Strozier has worked with Kitfield the last three of the 42 years and two months he has so far practiced medicine. She has been amazed at his talents and his heart in working with patients. He once stitched up her son Sam Strozier's lip, cut while the then-Wiscasset Middle High School student was cheerleading. Strozier said Kitfield has built a huge legacy everyone at the practice wants to continue another 40 years.

Asked for his most surprising moment as a doctor, he recalled a midwife calling him to help with a baby just born. Kitfield helped resuscitate the child. “The baby came around, and was fine. Well, 10 years later, this man came up to me and said,  ‘Oh, you’re Dr. Kitfield. You saved my baby’s life.’ So that was emotional, for sure,” he said.

Obstetrics was some of his most satisfying and exciting work. He probably last delivered a baby in 1988 when another doctor took over that part of the practice, he said. More of his work now focuses on geriatrics, he said. That's great, too, because he's known some patients 40 years and has aged along with them, he said.

He said he's had a meaningful career and wants to also find meaning, in or outside the health field, in retirement.  “I'm going to take a few months and figure that out."

Kitfield will still own the practice's two buildings at 66 Water St. and 1 Lincoln St. He plans to keep living in Westport Island, keep woodworking, keep sculpting with rocks and keep attending "Destination Christmas," his family's huge annual celebration. He and wife of 38 years Lydia Kitfield, a retired nurse and band manager, have six children, his, hers and theirs, and seven grandchildren from San Francisco to Boston.

Patients have been telling him he deserves to retire. Some don't know how they will get on without him. "But I'm sure they're going to do fine," he said.

He came to practice medicine in Maine’s prettiest village after a residency at Maine Medical Center in Portland. He and fellow MMC resident Dr. Stephen Reed had an office at Wiscasset Health Center. Back then, the area had far fewer doctors to cover Miles Memorial Hospital in Damariscotta, including the emergency room, Kitfield recalled. “When I came here, we had to do everything, the five of us ... That was tough.”

Kitfield said another change for the better in recent years has been the Patient Protection and Affordable Care Act's patient-centered medical home model. It has gotten hospital-based practices and private practices working together to study outcomes and improve care, he said.

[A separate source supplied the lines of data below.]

From an optimization exercise on the open Yosys and OpenROAD flow, aimed at small area, a short achievable clock period and few clock cycles; shortcuts taken in it are not production practice. Function was checked by simulation only, so behaviour that the tests miss may differ from the original. Power is estimated from default activity; no workload was simulated.

Setup of lane 2:
Design dcache_top, start of the top module:
module dcache_top (
    input  logic                   clk,
    input  logic                   rst_n,
    input  logic                   cpu_req_valid_i,
    input  logic                   cpu_req_op_i,      
    input  logic [24-1:0]   cpu_req_tag_i,
    input  logic [4-1:0] cpu_req_index_i,
    input  logic [2-1:0]  cpu_req_wsel_i,
    input  logic [4-1:0]    cpu_req_be_i,
    input  logic [32-1:0]  cpu_req_wdata_i,
    output logic                   cpu_req_ready_o,
    output logic                   cpu_rsp_done_o,
    output logic [32-1:0]  cpu_rsp_rdata_o,
    output logic                   mem_wr_req_o,
    output logic [32-1:0]  mem_wr_addr_o,
    output logic [(4*32)-1:0]  mem_wr_line_o,
    input  logic                   mem_wr_rdy_i,
    output logic                   mem_rd_req_o,
    output logic [32-1:0]  mem_rd_addr_o,
    input  logic                   mem_rd_rdy_i,
    input  logic                   mem_rd_valid_i,
    input  logic [32-1:0]  mem_rd_data_i
);
    localparam int OFS_W  = 32 - 24 - 4;
    localparam int BYTE_W = 32 / 4;
    logic [2*16*24-1:0]  tag_r;
    logic [2*16*(4*32)-1:0] data_r;
    logic [16-1:0]   dirty_mem [2];
    logic [16-1:0]   valid_q   [2];
    logic [16-1:0]   lru_q;                
    logic [2:0]              state_q;
    logic [2:0]              state_d;
    logic                    req_op_q;
    logic [24-1:0]    req_tag_q;
    logic [4-1:0]  req_index_q;
    logic [2-1:0]   req_wsel_q;
    logic [4-1:0]     req_be_q;
    logic [32-1:0]   req_wdata_q;
    logic [16-1:0]     set_oh_q;           
    logic [4-1:0]    wsel_oh_q;          
    logic [4-1:0]    cnt_q;              
    logic                    hit_q;
    logic                    hit_way_q;
    logic                    vway_q;             
    logic                    victim_q;           
    logic                    vdirty_q;           
    logic [24-1:0]    vtag_q;
    logic [(4*32)-1:0]   vline_q;
    logic [32-1:0]   word_q    [2];  
    logic                    rdy_q;              
    logic                    lh_q;               
    logic                    b3_q;               
    logic                    wrq_q;              
    logic                    rdq_q;              
    logic                    selm_q;             
    logic                    rsel_q;             
  ...
For scale: roughly 5300 flip-flops, ~0.19 mm^2 of cells after synthesis.
Settings: LEC_CHECK=0, CAP_MARGIN=20, CORE_MARGIN=2, CORE_UTILIZATION=50, CTS_CLUSTER_DIAMETER=100, CTS_CLUSTER_SIZE=20, SETUP_SLACK_MARGIN=5, SLEW_MARGIN=20, SYNTH_HIERARCHICAL=1; clock period 9.0 ns.
standard.sh (not shown) runs the stock make flow with config.mk's settings and CLKGATE_MAP_FILE= SYNTH_SCRIPT=/design/flow/synth_recipe.tcl, a recipe that flattens the netlist after the stock synthesis.
==> flow/flow/run.sh <==
#!/bin/bash
# Layout flow: the standard ORFS flow (standard.sh, all steps unchanged)
# with one extra ORFS setting: the port buffers that global placement adds
# are a plain buffer cell (buf_4) instead of the delay-buffer cell that
# buffer_ports picks by default, so timing repair can size them like any
# other buffer. Everything ORFS prints goes to standard_flow.log here; each
# step's own log stays under orfs/logs/.
set -euo pipefail
export BUFFER_PORTS_ARGS="-buffer_cell sky130_fd_sc_hd__buf_4"
bash ./standard.sh > standard_flow.log 2>&1
Testbench counts of lane 2, summed over its fixed seeds: cycles 70,153.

He is ready to move on and has been telling his patients for about a year it was coming, but he said leaving will be a "big loss" for him. "This is such a happy place, I still look forward to coming to work because I'm going to see my friends: the people I work with and my patients. So it's all very comfortable."

As the buildings' owner, he still expects to be around some. Looking out a window, he smiled and said it looked like the hedges could use a trimming.